The need for domestic political legitimacy is not simply a political fact; it is also a reason within a normative order. An international agreement involves each state recognizing that all other states are embedded within a normative order that governs their internal and external relations. Consequently, each state requires democratic legitimation for its commitments. The most elaborately worked out example of the logic of such a normative order is that provided by the German Federal Constitutional Court in its jurisprudence on EMU starting with Brunner (Federal Constitutional Court Citation1993). That jurisprudence recognizes that the German state needs to be able to enter into long-term international commitments in order to be able to secure benefits that are only available through internationally co-ordinated action. At the same time, the jurisprudence of the Court insists that any international commitment must be consistent with those principles of the Basic Law that bind the German state in perpetuity to the principle of democratic authority stemming from the people. In particular, the voting rights of German citizens should not be compromised by the German parliament losing meaningful control over the direction of economic policy. Therefore, the Court has seen its task as being to make it legally and constitutionally possible for the German state to enter into and honour international agreements that are in its interests and in the interests of other states who are party to the agreement, whilst at the same time retaining the principle of the democratic self-determination of the German people that is a fundamental element of the Basic Law. In a series of judgements, the Court has reasoned that these different demands can be reconciled through the doctrine of delegation. So long as the international agreement could be said to rest on the delegated authority of the member state and the Bundestag retained the power of revoking Germany's participation in the international agreement, then the principle of democratic self-determination was respected.

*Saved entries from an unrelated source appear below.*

This design comes from an exercise in tuning for small area, a short achievable clock period and few clock cycles per item on the open sky130 flow, not from production work.
Where RTL was checked, it was by simulation tests only, not by an equivalence proof against the original.

==> flow/design.v (excerpt) <==
module armax_decrypt (
    input  wire        clk,
    input  wire        rst,
    input  wire        in_valid,
    output wire        in_ready,
    input  wire [31:0] in_addr,
    input  wire [31:0] in_val,
    output wire        out_valid,
    input  wire        out_ready,
    output wire [31:0] out_addr,
    output wire [31:0] out_val
);
Settings: LEC_CHECK=0, CAP_MARGIN=20, CORE_MARGIN=2, CORE_UTILIZATION=78, CTS_BUF_LIST=sky130_fd_sc_hd__clkbuf_8, PLACE_DENSITY=0.86, SLEW_MARGIN=20; clock period 10.0 ns.
standard.sh (not shown) runs the stock make flow with config.mk's settings and CLKGATE_MAP_FILE= SYNTH_SCRIPT=/design/flow/synth_recipe.tcl, a recipe that flattens the netlist after the stock synthesis.
==> flow/flow/run.sh <==
#!/bin/bash
# Own layout flow: the standard ORFS flow (standard.sh), except that
#  - synthesis maps the logic with flow/abc_map.script instead of ORFS's
#    abc_speed/abc_area script, and extracts no half/full adders
#    (ADDER_MAP_FILE empty); registers, their names and cell types are those
#    of the standard synthesis;
#  - repair_timing aims for 6.7 ns of setup slack (SETUP_SLACK_MARGIN),
#    so that it sizes the gates of the longest paths;
#  - the port buffers are sky130_fd_sc_hd__buf_2 (ORFS otherwise picks a
#    delay buffer, clkdlybuf4s50_1).
# Each step's full log is in orfs/logs/; make's output is in synth.log and
# layout.log here.
set -euo pipefail
here=$(pwd)
export MY_ABC_SCRIPT="$here/flow/abc_map.script"
extra="SYNTH_SCRIPT=$here/flow/my_synth.tcl ADDER_MAP_FILE= 'BUFFER_PORTS_ARGS=-buffer_cell sky130_fd_sc_hd__buf_2' SETUP_SLACK_MARGIN=6.7"
sed -e "s#SYNTH_SCRIPT=[^ ]*#$extra#" standard.sh > own_standard.sh
grep -q "my_synth.tcl ADDER_MAP_FILE=" own_standard.sh
bash own_standard.sh synth > synth.log 2>&1
bash own_standard.sh finish > layout.log 2>&1
test -s out/final.def
==> flow/flow/abc_map.script <==
strash
&get -n
&fraig -x
&put
dc2
strash
&get -n
&dch -f
&nf -R 1000
&put
buffer -c
topo
stime -c
upsize -c
dnsize -c
==> flow/flow/my_synth.tcl <==
proc synth {args} { yosys synth -nofsm -noshare {*}$args }
# Technology mapping with this flow's own ABC script (flow/abc_map.script)
# in place of ORFS's abc_area/abc_speed scripts.
if {[info exists ::env(MY_ABC_SCRIPT)] && $::env(MY_ABC_SCRIPT) ne ""} {
  proc abc {args} {
    set i [lsearch -exact $args -script]
    if {$i >= 0} { lset args [expr {$i + 1}] $::env(MY_ABC_SCRIPT) }
    puts "abc with script $::env(MY_ABC_SCRIPT)"
    yosys abc {*}$args
  }
}
source $::env(SCRIPTS_DIR)/synth.tcl
# left out here: clear keep_hierarchy, flatten, clean up, hide names made inside functions, write 1_2_yosys.v
The baseline went through all stages and came out clean.
Testbench counts at the start, summed over its fixed seeds: cycles 3,336, items 3,200.
From an optimization exercise on the open Yosys and OpenROAD flow, aimed at small area; shortcuts taken in it are not production practice. Only the layout flow was run in this run; the RTL was not checked for function there. No activity file was given, so power comes from the tool's default toggle rates.

==> flow/design.v <==
module mcc (
    input  wire        clk,
    input  wire        rst_n,           
    input  wire [3:0]  cfg_slot,        
    input  wire        cmd_valid,
    output wire        cmd_ready,
    input  wire [7:0]  cmd,
    input  wire [7:0]  op_dir,
    input  wire [7:0]  op_mid,
    input  wire [7:0]  op_mt,
    input  wire [7:0]  op_midx,
    input  wire [8:0]  op_len,
    input  wire        op_delay_en,
    input  wire [15:0] op_delay,
    input  wire        op_bufsel,
    input  wire        op_level,
    input  wire [23:0] op_idexp,
    input  wire [8:0]  op_probelen,
    output reg         done,
    output reg  [7:0]  status,
    output reg  [7:0]  res,
    output reg  [1:0]  phase,
    output reg         ident_valid,
    output reg  [23:0] ident_id,
    output reg  [2:0]  setup,
    output reg  [1:0]  reset_out,
    input  wire        txb_we,
    input  wire [5:0]  txb_addr,
    input  wire [7:0]  txb_wdata,
    input  wire        rb_sel,
    input  wire [5:0]  rb_addr,
    output wire [7:0]  rb_data,
    output wire        lnk_tx_valid,
    output wire [7:0]  lnk_tx_data,
    input  wire        lnk_rx_valid,
    input  wire [7:0]  lnk_rx_data,
    input  wire        lnk_err,
    output wire        rst_drive,
    output wire        rst_level,
    input  wire        rst_fail,
    output wire        rdy_sample,
    input  wire        rdy_in,
    input  wire        rdy_fail
);
    localparam FRAME_CAP = 64;
    localparam [7:0] PROBE_CMD = 8'd19;
    localparam [5:0] T_RST = 6'd32;
    localparam [7:0] C_CHK = 8'h01, C_WRH = 8'h02, C_VAL = 8'h03, C_ECHO = 8'h04;
    localparam [7:0] C_ESC = 8'h10, C_XCHG = 8'h11, C_WR = 8'h12, C_SRST = 8'h13;
    localparam [7:0] C_RRDY = 8'h14, C_XCHGE = 8'h15;
    localparam [7:0] C_RESET = 8'h20, C_BUILD = 8'h21, C_DEGRADE = 8'h22, C_ABANDON = 8'h23;
    localparam [7:0] R_OK = 8'h00, R_CHANNEL = 8'h01, R_RESETLINE = 8'h02, R_READYLINE = 8'h03;
    localparam [7:0] R_UNAVAIL = 8'h10, R_CKSUM = 8'h11, R_SERDE = 8'h12, R_IDMISMATCH = 8'h13;
    localparam [7:0] R_UNKNOWN = 8'h20, R_WRONGPHASE = 8'h21, R_SETUPFAILED = 8'h24;
    localparam [7:0] R_BADLEN = 8'h25, R_BADDIR = 8'h26, R_BADMT = 8'h27, R_NOTHING = 8'h29;
    localparam [1:0] PH_UNID = 2'd0, PH_RESET = 2'd1, PH_BOUND = 2'd2;
    localparam [3:0] S_IDLE  = 4'd0, S_HDR  = 4'd1, S_SUM   = 4'd2, S_SUMEND = 4'd3,
                     S_GATE  = 4'd4, S_DELAY = 4'd5, S_XFER = 4'd6, S_RDRV   = 4'd7,
                     S_RDLY  = 4'd8;
    localparam [2:0] P_CHK = 3'd0, P_VAL = 3'd1, P_WRH = 3'd2, P_FRAME = 3'd3,
                     P_RXCHK = 3'd4, P_PROBECHK = 3'd5;
    reg [7:0]  txbuf [0:FRAME_CAP-1];
    reg [7:0]  rxbuf [0:FRAME_CAP-1];
    reg [3:0]  slot;
    reg [3:0]  state;
    reg [2:0]  purpose;
    reg        sum_rx;         
    reg        in_probe;       
    reg        build_cfg;      
    reg [5:0]  idx;
    reg [7:0]  acc;
    reg [6:0]  cur_len;        
    reg [15:0] dcnt;
    reg        rst_lvl;        
    reg [7:0]  o_cmd, o_dir, o_mid, o_mt, o_midx;
    reg [6:0]  o_len, o_plen;
    reg        o_delay_en, o_bufsel, o_level;
    reg [15:0] o_delay;
    reg [23:0] o_idexp;
    wire len_ok   = (op_len >= 9'd7) && (op_len <= FRAME_CAP);
    wire plen_ok  = (op_probelen >= 9'd7) && (op_probelen <= FRAME_CAP);
    wire bplen_ok = (op_probelen >= 9'd10) && (op_probelen <= FRAME_CAP);
    wire dir_any  = (op_dir == 8'd1) || (op_dir == 8'd2);
    wire dir_to   = (op_dir == 8'd1);
    wire mt_ok    = (op_mt >= 8'd1) && (op_mt <= 8'd4);
    wire unid     = (phase == PH_UNID);
    wire bound    = (phase == PH_BOUND);
    reg [7:0] refuse;
    always @(*) begin
        refuse = R_OK;
        if (setup != 3'd0)
            refuse = R_SETUPFAILED;
        else begin
            case (cmd)
                C_CHK, C_VAL: if (!len_ok) refuse = R_BADLEN;
                C_WRH: begin
                    if (!len_ok)       refuse = R_BADLEN;
                    else if (!dir_any) refuse = R_BADDIR;
                    else if (!mt_ok)   refuse = R_BADMT;
                end
                C_ECHO, C_RRDY: refuse = R_OK;
                C_ESC: begin
                    if (!unid)         refuse = R_WRONGPHASE;
                    else if (!plen_ok) refuse = R_BADLEN;
                end
                C_XCHG, C_WR, C_XCHGE: begin
                    if (!bound)        refuse = R_WRONGPHASE;
                    else if (!len_ok)  refuse = R_BADLEN;
                    else if (!dir_to)  refuse = R_BADDIR;
                    else if (!mt_ok)   refuse = R_BADMT;
                end
                C_SRST, C_RESET: if (!unid) refuse = R_WRONGPHASE;
                C_BUILD: begin
                    if (!unid)                  refuse = R_WRONGPHASE;
                    else if (!bplen_ok || !len_ok) refuse = R_BADLEN;
                    else if (!dir_to)           refuse = R_BADDIR;
                    else if (!mt_ok)            refuse = R_BADMT;
                end
                C_DEGRADE: if (!bound) refuse = R_WRONGPHASE;
                C_ABANDON: refuse = R_NOTHING;
                default:   refuse = R_UNKNOWN;
            endcase
        end
    end
    wire [7:0] sum_byte  = sum_rx ? rxbuf[idx] : txbuf[idx];
    wire [7:0] last_byte = sum_rx ? rxbuf[cur_len - 7'd1] : txbuf[cur_len - 7'd1];
    wire [7:0] acc_next  = acc + sum_byte;
    wire [7:0] probe_cks  = PROBE_CMD + {1'b0, cur_len} - 8'd1 + PROBE_CMD;
    reg  [7:0] probe_byte;
    always @(*) begin
        if (idx == 6'd0 || idx == 6'd2)
            probe_byte = PROBE_CMD;
        else if (idx == 6'd1)
            probe_byte = {1'b0, cur_len} - 8'd1;
        else if ({1'b0, idx} == cur_len - 7'd1)
            probe_byte = probe_cks;
        else
            probe_byte = 8'd0;
    end
    wire [7:0] b_hdr1 = sum_rx ? rxbuf[1] : txbuf[1];
    wire [7:0] b_hdr2 = sum_rx ? rxbuf[2] : txbuf[2];
    wire echo_ok = (rxbuf[2] == 8'd2) && (rxbuf[3] == o_mid) &&
                   (rxbuf[4] == o_mt) && (rxbuf[5] == o_midx);
    assign cmd_ready    = (state == S_IDLE);
    assign lnk_tx_valid = (state == S_XFER);
    assign lnk_tx_data  = in_probe ? probe_byte : txbuf[idx];
    assign rst_drive    = (state == S_RDRV);
    assign rst_level    = rst_lvl;
    assign rdy_sample   = (state == S_GATE);
    assign rb_data      = rb_sel ? rxbuf[rb_addr] : txbuf[rb_addr];
    always @(posedge clk) begin
        if (state == S_IDLE && txb_we && !cmd_valid)
            txbuf[txb_addr] <= txb_wdata;
        if (state == S_HDR) begin
            txbuf[0] <= {4'd0, slot};
            txbuf[1] <= {1'b0, cur_len} - 8'd1;
            txbuf[2] <= o_dir;
            txbuf[3] <= o_mid;
            txbuf[4] <= o_mt;
            txbuf[5] <= o_midx;
        end
        if (state == S_SUMEND && !sum_rx && (purpose == P_WRH || purpose == P_FRAME))
            txbuf[cur_len - 7'd1] <= acc;
        if (state == S_XFER && lnk_rx_valid && !lnk_err)
            rxbuf[idx] <= lnk_rx_data;
    end
    always @(posedge clk) begin
        if (!rst_n) begin
            slot        <= cfg_slot;
            setup       <= (cfg_slot >= 4'd1 && cfg_slot <= 4'd8) ? 3'd0 : 3'd5;
            state       <= S_IDLE;
            done        <= 1'b0;
            status      <= R_OK;
            phase       <= PH_UNID;
            ident_valid <= 1'b0;
            reset_out   <= 2'd0;
            in_probe    <= 1'b0;
            build_cfg   <= 1'b0;
        end else begin
            done <= 1'b0;
            case (state)
                S_IDLE: begin
                    if (cmd_valid) begin
                        o_cmd      <= cmd;
                        o_dir      <= op_dir;
                        o_mid      <= op_mid;
                        o_mt       <= op_mt;
                        o_midx     <= op_midx;
                        o_len      <= op_len[6:0];
                        o_plen     <= op_probelen[6:0];
                        o_delay_en <= op_delay_en;
                        o_delay    <= op_delay;
                        o_bufsel   <= op_bufsel;
                        o_level    <= op_level;
                        o_idexp    <= op_idexp;
                        in_probe   <= 1'b0;
                        build_cfg  <= 1'b0;
                        idx        <= 6'd0;
                        acc        <= 8'd0;
                        if (refuse != R_OK) begin
                            done   <= 1'b1;
                            status <= refuse;
                        end else begin
                            case (cmd)
                                C_CHK, C_VAL: begin
                                    purpose <= (cmd == C_CHK) ? P_CHK : P_VAL;
                                    sum_rx  <= op_bufsel;
                                    cur_len <= op_len[6:0];
                                    state   <= S_SUM;
                                end
                                C_WRH, C_XCHG, C_WR, C_XCHGE: begin
                                    purpose <= (cmd == C_WRH) ? P_WRH : P_FRAME;
                                    sum_rx  <= 1'b0;
                                    cur_len <= op_len[6:0];
                                    state   <= S_HDR;
                                end
                                C_ECHO: begin
                                    res    <= {7'd0, (op_bufsel ? rxbuf[2] : txbuf[2]) == 8'd2 &&
                                               (op_bufsel ? rxbuf[3] : txbuf[3]) == op_mid &&
                                               (op_bufsel ? rxbuf[4] : txbuf[4]) == op_mt &&
                                               (op_bufsel ? rxbuf[5] : txbuf[5]) == op_midx};
                                    done   <= 1'b1;
                                    status <= R_OK;
                                end
                                C_ESC, C_BUILD: begin
                                    in_probe <= 1'b1;
                                    cur_len  <= op_probelen[6:0];
                                    state    <= S_XFER;
                                end
                                C_SRST: begin
                                    rst_lvl <= op_level;
                                    state   <= S_RDRV;
                                end
                                C_RESET: begin
                                    rst_lvl <= 1'b0;
                                    phase   <= PH_RESET;
                                    state   <= S_RDRV;
                                end
                                C_RRDY: state <= S_GATE;
                                C_DEGRADE: begin
                                    phase       <= PH_UNID;
                                    ident_valid <= 1'b0;
                                    done        <= 1'b1;
                                    status      <= R_OK;
                                end
                                default: ;
                            endcase
                        end
                    end
                end
                S_HDR: state <= S_SUM;
                S_SUM: begin
                    acc <= acc_next;
                    idx <= idx + 6'd1;
                    if ({1'b0, idx} == cur_len - 7'd2)
                        state <= S_SUMEND;
                end
                S_SUMEND: begin
                    state <= S_IDLE;
                    done  <= 1'b1;
                    case (purpose)
                        P_CHK: begin
                            res    <= acc;
                            status <= R_OK;
                        end
                        P_VAL: begin
                            res    <= {7'd0, (last_byte == acc) &&
                                      (b_hdr1 == {1'b0, cur_len} - 8'd1) && (b_hdr2 == 8'd2)};
                            status <= R_OK;
                        end
                        P_WRH: status <= R_OK;
                        P_FRAME: begin
                            done  <= 1'b0;
                            state <= S_GATE;
                        end
                        P_RXCHK: begin
                            if (last_byte != acc || b_hdr1 != {1'b0, cur_len} - 8'd1)
                                status <= R_CKSUM;
                            else if (b_hdr2 != 8'd2)
                                status <= R_SERDE;
                            else if (o_cmd == C_XCHGE && !echo_ok)
                                status <= R_SERDE;
                            else begin
                                status <= R_OK;
                                if (build_cfg) begin
                                    phase       <= PH_BOUND;
                                    ident_valid <= 1'b1;
                                    ident_id    <= o_idexp;
                                end
                            end
                        end
                        P_PROBECHK: begin
                            if (last_byte != acc)
                                status <= R_CKSUM;
                            else if (rxbuf[6] != o_idexp[7:0] || rxbuf[7] != o_idexp[15:8] ||
                                     rxbuf[8] != o_idexp[23:16])
                                status <= R_IDMISMATCH;
                            else begin
                                done      <= 1'b0;
                                build_cfg <= 1'b1;
                                in_probe  <= 1'b0;
                                purpose   <= P_FRAME;
                                sum_rx    <= 1'b0;
                                cur_len   <= o_len;
                                idx       <= 6'd0;
                                acc       <= 8'd0;
                                state     <= S_HDR;
                            end
                        end
                        default: status <= R_OK;
                    endcase
                end
                S_GATE: begin
                    if (rdy_fail) begin
                        state  <= S_IDLE;
                        done   <= 1'b1;
                        status <= R_READYLINE;
                    end else if (o_cmd == C_RRDY) begin
                        state  <= S_IDLE;
                        done   <= 1'b1;
                        status <= R_OK;
                        res    <= {7'd0, rdy_in};
                    end else if (!rdy_in) begin
                        state  <= S_IDLE;
                        done   <= 1'b1;
                        status <= R_UNAVAIL;
                    end else begin
                        idx   <= 6'd0;
                        dcnt  <= o_delay;
                        state <= o_delay_en ? S_DELAY : S_XFER;
                    end
                end
                S_DELAY: begin
                    if (dcnt == 16'd0)
                        state <= S_XFER;
                    else
                        dcnt <= dcnt - 16'd1;
                end
                S_XFER: begin
                    if (lnk_rx_valid) begin
                        if (lnk_err) begin
                            state  <= S_IDLE;
                            done   <= 1'b1;
                            status <= R_CHANNEL;
                        end else if ({1'b0, idx} == cur_len - 7'd1) begin
                            idx <= 6'd0;
                            acc <= 8'd0;
                            if (o_cmd == C_ESC || o_cmd == C_WR) begin
                                state  <= S_IDLE;
                                done   <= 1'b1;
                                status <= R_OK;
                            end else begin
                                sum_rx  <= 1'b1;
                                purpose <= in_probe ? P_PROBECHK : P_RXCHK;
                                state   <= S_SUM;
                            end
                        end else
                            idx <= idx + 6'd1;
                    end
                end
                S_RDRV: begin
                    if (rst_fail) begin
                        reset_out <= 2'd0;
                        state     <= S_IDLE;
                        done      <= 1'b1;
                        status    <= R_RESETLINE;
                        if (o_cmd == C_RESET)
                            phase <= PH_UNID;
                    end else begin
                        reset_out <= rst_lvl ? 2'd2 : 2'd1;
                        if (o_cmd == C_SRST) begin
                            state  <= S_IDLE;
                            done   <= 1'b1;
                            status <= R_OK;
                        end else begin
                            dcnt  <= {10'd0, T_RST};
                            state <= S_RDLY;
                        end
                    end
                end
                S_RDLY: begin
                    if (dcnt == 16'd0) begin
                        if (!rst_lvl) begin
                            rst_lvl <= 1'b1;
                            state   <= S_RDRV;
                        end else begin
                            phase  <= PH_UNID;
                            state  <= S_IDLE;
                            done   <= 1'b1;
                            status <= R_OK;
                        end
                    end else
                        dcnt <= dcnt - 16'd1;
                end
                default: state <= S_IDLE;
            endcase
        end
    end
endmodule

As Gustavsson (Citation1998) noted, the Court's reasoning in Brunner rested upon three assumptions about EMU: its revocability by the Bundestag; its marginality in terms of the scope of obligations it implied; and its predictability. The subsequent jurisprudence of the Court has had to deal with the failure of one or more of these assumptions to obtain in practice. Thus, in a recent judgement on the constitutionality of the policy of OMT by the ECB (Federal Constitutional Court Citation2014a), a majority of the judges ruled that OMT were unconstitutional, because they involved an open-ended commitment by the German government. In other words, the scope of the obligations implied by OMT was neither limited nor predictable. Although the Court referred the matter to the Court of Justice of the European Union, it offered its own (sceptical) interpretation of the compatibility of the ECB's planned action with treaty and constitutional requirements. However, the kernel of its judgment turned on the force of Article 38 (1) of the German Basic Law. In line with its previous jurisprudence, the Court interpreted this Article as requiring that state authority could not be transferred to the extent that democratic control becomes nugatory. The right to vote is in effect defined as the right to vote in an election where the result will lead to meaningful parliamentary control over the conditions of collective life, thereby expressing the self-determination of the people. Democratic self-determination means that the scope of the Bundestag's authority cannot be rendered nugatory, and, if the German government failed to contest the policy of OMT, then its actions can be revoked (for this logic, see also Lindseth [Citation2010: 24]).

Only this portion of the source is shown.